- **DIRECTIONS FOR THIS TASK**:
Set down exactly, from the records below, the line with "- $and 128x128->128 | line iv_next_calc.sv:27" through the line with "- end signal, assigned | line iv_chain_unit.sv:63", and nothing else.

- **DATA TO USE**:
◇ ◇ ◇
**config.mk**
```make
export PLATFORM = sky130hd
export DESIGN_NAME = iv_chain_unit
export DESIGN_NICKNAME = d
export VERILOG_FILES = /design/src/rtl/iv_chain_pkg.sv /design/src/rtl/iv_next_calc.sv /design/src/rtl/iv_host_hold.sv /design/src/rtl/iv_chain_unit.sv
export SDC_FILE = /design/constraint.sdc
export NUM_CORES = 1
export LEC_CHECK = 0
export ABC_AREA = 0
export CORE_UTILIZATION = 30
export DETAILED_ROUTE_END_ITERATION = 8
export GPL_TIMING_DRIVEN = 0
export SLEW_MARGIN = 20
export SYNTH_ARGS = -nofsm -noshare
export SYNTH_HDL_FRONTEND = slang
export SYNTH_SLANG_ARGS = --single-unit
```
**constraint.sdc**
```tcl
create_clock -name clk -period 3.42 [get_ports clk]
set_input_delay 0.342 -clock clk [delete_from_list [all_inputs] [get_ports clk]]
set_output_delay 0.342 -clock clk [all_outputs]
set_load 0.005 [all_outputs]
```
**src/rtl/iv_chain_pkg.sv**
```systemverilog
`timescale 1ns/1ps
package iv_chain_pkg;

  typedef enum logic [2:0] {
    MODE_ECB = 3'd0,
    MODE_CBC = 3'd1,
    MODE_CFB = 3'd2,
    MODE_CTR = 3'd3,
    MODE_F8  = 3'd4
  } chain_mode_e;

  typedef enum logic [2:0] {
    CSZ_32  = 3'd0,
    CSZ_64  = 3'd1,
    CSZ_96  = 3'd2,
    CSZ_128 = 3'd3,
    CSZ_16  = 3'd4
  } ctr_size_e;

  // Width in bits of the counter field for a size code; unused codes act as 32.
  function automatic int unsigned ctr_field_bits(input logic [2:0] code);
    case (code)
      CSZ_64:  return 64;
      CSZ_96:  return 96;
      CSZ_128: return 128;
      CSZ_16:  return 16;
      default: return 32;
    endcase
  endfunction

endpackage

```
**src/rtl/iv_next_calc.sv**
```systemverilog
`timescale 1ns/1ps
module iv_next_calc
  import iv_chain_pkg::*;
#(
  parameter int unsigned IV_W = 128
) (
  input  logic [IV_W-1:0] iv_i,
  input  logic [2:0]      mode_i,
  input  logic            encrypt_i,
  input  logic [2:0]      ctr_size_i,
  input  logic [IV_W-1:0] blk_in_i,
  input  logic [IV_W-1:0] blk_res_i,
  output logic [IV_W-1:0] next_o
);

  // Mask of the low-order counter field, clamped to the vector width.
  function automatic logic [IV_W-1:0] field_mask(input logic [2:0] code);
    int unsigned nb;
    nb = ctr_field_bits(code);
    if (nb > IV_W) nb = IV_W;
    return {IV_W{1'b1}} >> (IV_W - nb);
  endfunction

  // Big-endian +1 whose carry stops at the top of the field.
  function automatic logic [IV_W-1:0] field_incr(input logic [IV_W-1:0] v,
                                                 input logic [IV_W-1:0] m);
    return (v & ~m) | ((v + IV_W'(1)) & m);
  endfunction

  logic [IV_W-1:0] ctr_mask;
  logic [IV_W-1:0] ctr_next;
  logic [IV_W-1:0] cipher_text;

  assign ctr_mask    = field_mask(ctr_size_i);
  assign ctr_next    = field_incr(iv_i, ctr_mask);
  assign cipher_text = encrypt_i ? blk_res_i : blk_in_i;

  always_comb begin
    case (chain_mode_e'(mode_i))
      MODE_ECB:         next_o = blk_res_i;
      MODE_CBC,
      MODE_CFB:         next_o = cipher_text;
      MODE_CTR,
      MODE_F8:          next_o = ctr_next;
      default:          next_o = iv_i;
    endcase
  end

endmodule

```
**src/rtl/iv_host_hold.sv**
```systemverilog
`timescale 1ns/1ps
module iv_host_hold #(
  parameter int unsigned IV_W = 128
) (
  input  logic            clk,
  input  logic            rst_n,
  input  logic            zeroize_i,
  input  logic            blk_start_i,
  input  logic            blk_done_i,
  input  logic            host_wr_i,
  input  logic [IV_W-1:0] host_wdata_i,
  output logic            busy_o,
  output logic            hold_vld_o,
  output logic [IV_W-1:0] hold_data_o
);

  logic            busy_q;
  logic            hold_q;
  logic [IV_W-1:0] hold_data_q;

  always_ff @(posedge clk or negedge rst_n) begin
    if (!rst_n) begin
      busy_q      <= 1'b0;
      hold_q      <= 1'b0;
      hold_data_q <= '0;
    end else begin
      busy_q <= blk_start_i | (busy_q & ~blk_done_i);
      if (zeroize_i || blk_done_i) begin
        hold_q      <= 1'b0;
        hold_data_q <= '0;
      end else if (host_wr_i && busy_q) begin
        hold_q      <= 1'b1;
        hold_data_q <= host_wdata_i;
      end
    end
  end

  assign busy_o      = busy_q;
  assign hold_vld_o  = hold_q;
  assign hold_data_o = hold_data_q;

endmodule

```
**src/rtl/iv_chain_unit.sv**
```systemverilog
`timescale 1ns/1ps
module iv_chain_unit #(
  parameter int unsigned IV_W = 128
) (
  input  logic            clk,
  input  logic            rst_n,
  input  logic            zeroize_i,
  input  logic [2:0]      mode_i,
  input  logic            encrypt_i,
  input  logic [2:0]      ctr_size_i,
  input  logic            blk_start_i,
  input  logic            blk_done_i,
  input  logic [IV_W-1:0] blk_in_i,
  input  logic [IV_W-1:0] blk_res_i,
  input  logic            host_wr_i,
  input  logic [IV_W-1:0] host_wdata_i,
  output logic [IV_W-1:0] iv_o
);

  logic [IV_W-1:0] iv_q;
  logic [IV_W-1:0] chain_next;
  logic            busy;
  logic            hold_vld;
  logic [IV_W-1:0] hold_data;

  // Named events for the checker.
  logic host_now;    // host write lands this edge
  logic hold_land;   // held write lands this edge
  logic chain_land;  // chaining value lands this edge

  iv_next_calc #(.IV_W(IV_W)) calc_i (
    .iv_i       (iv_q),
    .mode_i     (mode_i),
    .encrypt_i  (encrypt_i),
    .ctr_size_i (ctr_size_i),
    .blk_in_i   (blk_in_i),
    .blk_res_i  (blk_res_i),
    .next_o     (chain_next)
  );

  iv_host_hold #(.IV_W(IV_W)) hold_i (
    .clk          (clk),
    .rst_n        (rst_n),
    .zeroize_i    (zeroize_i),
    .blk_start_i  (blk_start_i),
    .blk_done_i   (blk_done_i),
    .host_wr_i    (host_wr_i),
    .host_wdata_i (host_wdata_i),
    .busy_o       (busy),
    .hold_vld_o   (hold_vld),
    .hold_data_o  (hold_data)
  );

  assign host_now   = ~zeroize_i & host_wr_i & (~busy | blk_done_i);
  assign hold_land  = ~zeroize_i & ~host_now & blk_done_i & hold_vld;
  assign chain_land = ~zeroize_i & ~host_now & blk_done_i & ~hold_vld;

  always_ff @(posedge clk or negedge rst_n) begin
    if (!rst_n)          iv_q <= '0;
    else if (zeroize_i)  iv_q <= '0;
    else if (host_now)   iv_q <= host_wdata_i;
    else if (hold_land)  iv_q <= hold_data;
    else if (chain_land) iv_q <= chain_next;
  end

  assign iv_o = iv_q;

endmodule

```
Word-level counts from Yosys, hierarchy flattened --
Index checks and enable logic that the tools add are counted.
Word-level totals: flip-flop bits (word level) 258, bits of input ports 397, output and inout port bits 128, logic and storage cells 55
Cells by class: $add $sub $neg 2, $lt $le $gt $ge 1, equal/unequal tests 8, shift operators 1, multiplexer cells 12, bitwise logic cells 18, reduce and logical (&&, ||, !) cells 9
Operator list (number):
- $mux 128 | 7
- $pmux 128 s3 | 1
- $and 128x128->128 | 2
- $add 128x1->128 const B | 1
- $not 128->128 | 1
- $or 128x128->128 | 1
- $shr 128x32->128 const A | 1
- $pmux 8 s4 | 1
- $eq 3x2->1 const B | 4
- $sub 8x8->9 const A | 1
- $gt 8x8->1 const B | 1
- $mux 8 | 1
- $and 1x1->1 | 7
- $eq 3x1->1 const B | 2
- $eq 3x3->1 const B | 2
- $reduce_bool 6->1 | 1
- $not 1->1 | 5
- $reduce_bool 4->1 | 1
- $reduce_or 2->1 | 2
- $logic_not 3->1 | 1
- $mux 1 | 2
- $or 1x1->1 | 2
- $reduce_and 2->1 | 1
- $reduce_bool 2->1 | 1
- 2 further kinds | 2

Longest topological paths before layout --
word-level depth 14, depth in mapped cells 13, mapped depth without buffers 11

Cells and area by module --
From an unflattened synthesis, not the netlist that was laid out.
Unflattened totals: cells, all modules 2903, area total of the unflattened synthesis 24030.5 µm²
By module, submodules not included:
- iv_chain_unit | instances 1, cells an instance 930, area an instance 9123.8 µm², seq. area each 3203.1 µm²
- iv_next_calc | instances 1, cells an instance 1382, area an instance 8115.3 µm², seq. area each 0.0 µm²
- iv_host_hold | instances 1, cells an instance 591, area an instance 6791.5 µm², seq. area each 3253.1 µm²

Worst setup path after synthesis --
OpenSTA, ideal clock, no wires.
kind input port to flip-flop, from input port ctr_size_i[2], to register iv_q[100] (netlist: iv_o[100]), library setup time 122 ps, arrival 3476 ps, data required time 3298 ps, setup slack -178 ps, stages on the path 12, buffers on the path 2, cell sequence clkbuf_1 -> nor3b_1 -> inv_1 -> o21ai_0 -> ha_1 -> clkbuf_1 -> o21ai_0 -> a211oi_1 -> nand2_1 -> or3_1 -> a21o_1 -> a32o_1
On the way: cells in the longest elaborated chain, start to end 14, elaborated cells between the ends (all ways) 18, those cells by class add/sub (1); order compare (1); eq/ne (4); shift (1); mux (7); bitwise (4)
RTL lines:
- start, declared | line iv_chain_unit.sv:10 | input logic [2:0] ctr_size_i,
- $eq 3x3->1 (tied with other cells) | line iv_chain_pkg.sv:22 | case (code)
- $pmux 8 s4 * | line iv_chain_pkg.sv:22
- $gt 8x8->1 | line iv_next_calc.sv:20 | if (nb > IV_W) nb = IV_W;
- $mux 8 * | line iv_next_calc.sv:20
- $sub 8x8->9 * | line iv_next_calc.sv:21 | return {IV_W{1'b1}} >> (IV_W - nb);
- $shr 128x32->128 * | line iv_next_calc.sv:21
- $not 128->128 | line iv_next_calc.sv:27 | return (v & ~m) | ((v + IV_W'(1)) & m);
- $and 128x128->128 | line iv_next_calc.sv:27
- $or 128x128->128 * | line iv_next_calc.sv:27
- $pmux 128 s3 * | line iv_next_calc.sv:39 | case (chain_mode_e'(mode_i))
- $mux 128 * | line iv_chain_unit.sv:63 | else if (chain_land) iv_q <= chain_next;
- $mux 128 * | line iv_chain_unit.sv:62 | else if (hold_land) iv_q <= hold_data;
- $mux 128 * | line iv_chain_unit.sv:61 | else if (host_now) iv_q <= host_wdata_i;
- $mux 128 * | line iv_chain_unit.sv:60 | else if (zeroize_i) iv_q <= '0;
- end signal, assigned | line iv_chain_unit.sv:61
- end signal, assigned | line iv_chain_unit.sv:62
- end signal, assigned | line iv_chain_unit.sv:63
- end, declared | line iv_chain_unit.sv:20 | logic [IV_W-1:0] iv_q;
Mark *: on every way between the ends. The rest lies on a longest branch, timed or not. The select of a mux whose other input is x is not followed. A chain may end at the register's enable or synchronous reset.

Worst setup path in the final report --
from input port mode_i[0], to register iv_q[10] (netlist: iv_o[10])
On the way: cells in the longest elaborated chain, start to end 7, elaborated cells between the ends (all ways) 14, those cells by class eq/ne (4); mux (5); reduce/logical (5)
RTL lines:
- start, declared | line iv_chain_unit.sv:8 | input logic [2:0] mode_i,
- $eq 3x2->1 (tied with other cells) | line iv_next_calc.sv:39
- $reduce_or 2->1 | line iv_next_calc.sv:39
- $pmux 128 s3 | line iv_next_calc.sv:39
- $mux 128 | line iv_chain_unit.sv:63
- $mux 128 | line iv_chain_unit.sv:62
- $mux 128 | line iv_chain_unit.sv:61
- $mux 128 | line iv_chain_unit.sv:60
Several ways; a longest one is shown, not always the timed one. The select of a mux whose other input is x is not followed.

==> results.txt <==
- Complex-gate fraction of the synthesized area: 35.3%
- Maximum level of the CTS H-tree: 2
- Total of warnings raised by yosys: 0
* Post-synthesis xor/xnor area fraction: 3.23%
- Async SR Flop Fraction: 100%
- Least-Margin Pin Slew: 1.18 ns
* DIE AREA: 56200 µm²
- Top library cells by usage in the layout, fill and taps aside: clkdlybuf4s50_1 (518), dfrtp_1 (246), clkbuf_1 (138), o21ai_0 (136), a22o_1 (131)
- Type of the setup path with the least slack: in2reg
- Power per standard cell area: 412 nW/µm²
* Final estimated routing congestion in global placement: 0.951
* Power Total: 10100 µW
- TritonCTS built the clock tree.
- Count of vias placed by the detailed router: 20600
- Total overflow reported by the global router: 0
- met2 is the most crowded layer.
* Leakage: 0.00936 µW
- The number of different library cells used by synthesis comes to 63.
* Width of the chip: 237 µm
- After clock tree synthesis, the clock-pin slew on the worst setup and hold paths is 0.06 ns.
- Of the total synthesized cell area, the portion taken by full adders, half adders and majority gates is 0.332%.
- Synthesis produced a netlist with a net count of 2275.
* Reg2Reg Depth: 10
* Result of the run: complete, no violations
- Global routing consumed, on the met3 layer, 8.57% of the routing resources.
- Crit path launch type: input pin
- Netlist area before placement: 16600 µm²
- Aggregate global-route resource usage: 35.7%
- Subtracting the final worst setup slack from the clock period gives 3.41 ns.
* Largest clock skew in the final design: 0.0275 ns
* Inserted Clock Buffers: 34
- Maximum frequency from static timing analysis: 0.293 GHz
- At the later pin of the worst-skew pair, clock insertion delay measures 0.56 ns.
- Dominant combinational cell family by area after synthesis: compound AO/OA/AOI/OAI gates
- Counting instances, the worst hold path has a depth of 3.
- Arr. time, crit path: 3.85 ns
* Die H: 237 µm
* Library cell used as clock root buffer: clkbuf_16
* DRT iter0 DRCs: 2499
- Fin cells: 3194
- Wire length of the first global-routing pass: 145000 µm
- In this run the tightest slew margin relative to its limit is 21.6%.
- Via count of the first global-routing pass: 20000
* Number of antenna violations at the first check in global routing: 24
- In the finished design, the share of the clock period the worst path needs comes to 99.6%.
- Share of the yosys chip area belonging to registers: 39.0%
- Max-cap violations in this run came to 0.
- Buffers placed on the I/O ports in this run total 519.
- Ratio of routed vias to standard cells: 6.44
* Largest fanout of any net on the critical path: 10
* Clock net sink count: 258
- Buffers from clock root to sink, at most: 3
- Global routing consumed, on the met2 layer, 56.1% of the routing resources.
- Entering global routing, the biggest net connects 74 pins.
* Kind of path behind the tightest hold check: in2reg
* Total number of placement rows: 85
- Relative to the synthesized area, the layout overhead comes to 48.2%.
- Detailed Place HPWL: 77900 µm
- The net count of the finished layout is 2857.
* Number of fill cells in the layout: 5360
- Post-route DRC violation count: 0
- Synthesis inferred 258 register bits.
- Effective utilization at floorplan: 30.6%
- Core area: 54100 µm²
- Predominant post-synthesis flop cell: dfrtp_1
* Post-synthesis instance total: 1876
- Met1 demand-to-capacity share in global routing: 45.8%
* Number of enable-type register cells in the synthesized netlist: 0
* Count of nets left with antenna violations after detail routing: 0
- Crit path required time: 3.86 ns
- Before antenna repair, the detailed router went through 8 iterations.
* Worst setup slack after placement: -1.78 ns
- In this run the mean area of a mapped cell was 8.83 µm².
- The number of pins with negative max-slew slack in the final report came to 0.
- Hold Violations, Final: 0
- Number of ports placed on the die boundary: 525
* Wire length after detailed routing: 103000 µm
- Cells with a size suffix above 1 make up 7.85% of the layout.
- Crit path setup slack, layout: 0.0123 ns
* Average routed wire per standard cell: 32.4 µm
- Final core area utilization: 45.3%
- The synthesized netlist devotes 17.0% of its cell area to simple gates.
- Number of cells in the design after placement: 3096
* Multiplexer area fraction after synthesis: 0.317%
* Final setup violation count: 0
* Sort of element at the end of the critical path: flip-flop
- Most common cell after layout, fill and taps aside: clkdlybuf4s50_1
* IR drop worst, VDD: 0.307 mV
## area by class of cell
class	instances	area, µm²	share of cell area [%]
multi-input combinational	1403	9610	39.2
clock inverter	16	213	0.867
sequential	258	6470	26.4
antenna	15	37.5	0.153
buffer	181	764	3.11
clock buffer	45	953	3.88
inverter	31	120	0.489
timing repair buffer	549	5500	22.4
tap	696	871	3.55
## state kept, by name, summed over array words and instances, names as in the netlist
signal,count
iv_o,128
hold_i.hold_vld_o,1
hold_i.hold_data_o,128
hold_i.busy_o,1
## synth_stat cells, drive strengths merged, types with 5 or more instances
cell type / count / share of area [%]
a211oi: 28 / 1.3
a21o: 13 / 0.59
a21oi: 91 / 2.7
a221o: 62 / 3.7
a221oi: 33 / 1.7
a222oi: 9 / 0.54
a22o: 131 / 6.9
a22oi: 8 / 0.36
a31oi: 60 / 2.3
a32o: 6 / 0.36
a32oi: 13 / 0.69
a41oi: 5 / 0.26
and2: 8 / 0.30
and3: 24 / 0.91
and4: 8 / 0.42
buf: 20 / 0.48
clkbuf: 164 / 3.7
dfrtp: 258 / 39
inv: 31 / 0.70
nand2: 129 / 2.9
nand2b: 7 / 0.26
nand3: 56 / 1.7
nand4: 55 / 2.1
nor2: 100 / 2.3
nor3: 41 / 1.2
nor3b: 7 / 0.32
nor4: 76 / 2.9
o211ai: 13 / 0.59
o21a: 11 / 0.50
o21ai: 139 / 4.2
o221a: 9 / 0.61
o221ai: 96 / 5.1
o31a: 22 / 1.2
o31ai: 13 / 0.59
or3: 16 / 0.60
or4: 13 / 0.59
xnor2: 20 / 1.1
xor2: 41 / 2.2
## cell families (layout without fill, tap and decap cells)
group                    count (synthesis)  after routing
flip-flops                             258            258
adder cells (fa/ha/maj)                  5              5
buffers and inverters                  215            822
XOR/XNOR                                61             61
other                                    0             15
multiplexers                             5              5
AO/OA/AOI/OAI                          781            781
AND/OR/NAND/NOR                        551            551
## report_power, final
group / switching (µW) / internal, µW
registers: 355 / 3260
clock network: 1540 / 2340
logic: 1390 / 1210
## critical path, cell delays in order
cell and delay [ns]:
clkdlybuf4s50_1 0.47, clkbuf_1 0.36, nor2_2 0.20, o31a_1 0.34, nor2_1 0.18, clkbuf_1 0.77, clkbuf_1 0.79, nor2_1 0.12
a22o_1 0.26
## per-layer routing
layer,share of wire (%),vias to the layer above,wire length (µm)
li1,-,8732,-
met1,40,10300,41500
met2,46,1224,47100
met3,9.5,255,9780
met4,4.7,16,4900
met5,0.091,-,94
## repair_timing
item	CTS	global route
hold endpoints to repair	62	0
gates cloned	0	0
endpoints found under the setup margin	121	93
resized for setup	70	53
buffers inserted	21	3
pin swaps	6	3
hold buffers	1	0
## stage by stage
stage | hold slack [ns] | setup TNS (ns) | area (µm²)
2_1_floorplan | 0.0464 | 0 | 16600
3_3_place_gp | 0.482 | -2689.58 | 22600
3_5_place_dp | 0.330 | -150.57 | 22800
4_1_cts | 0.188 | 0 | 24300
5_1_grt | 0.240 | -0.0166 | 24500
6_report | 0.207 | 0 | 24500
## path summary, 6_finish.rpt
path	endpoint	slack, ns	from
worst max-delay path	iv_o[10]	0.01	mode_i[0]
worst min-delay path	hold_i.hold_vld_o	0.21	host_wr_i
worst max register to register	iv_o[57]	0.05	iv_o[24]
worst min register to register	hold_i.hold_data_o[48]	0.50	hold_i.hold_data_o[48]
max in group asynchronous	hold_i.hold_data_o[62]	1.89	rst_n
min in group asynchronous	iv_o[5]	0.32	rst_n
Note: power is estimated with default switching activity, not from simulation.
◇ ◇ ◇
- **WRITTEN ANSWER**:
- $and 128x128->128 | line iv_next_calc.sv:27
- $or 128x128->128 * | line iv_next_calc.sv:27
- $pmux 128 s3 * | line iv_next_calc.sv:39 | case (chain_mode_e'(mode_i))
- $mux 128 * | line iv_chain_unit.sv:63 | else if (chain_land) iv_q <= chain_next;
- $mux 128 * | line iv_chain_unit.sv:62 | else if (hold_land) iv_q <= hold_data;
- $mux 128 * | line iv_chain_unit.sv:61 | else if (host_now) iv_q <= host_wdata_i;
- $mux 128 * | line iv_chain_unit.sv:60 | else if (zeroize_i) iv_q <= '0;
- end signal, assigned | line iv_chain_unit.sv:61
- end signal, assigned | line iv_chain_unit.sv:62
- end signal, assigned | line iv_chain_unit.sv:63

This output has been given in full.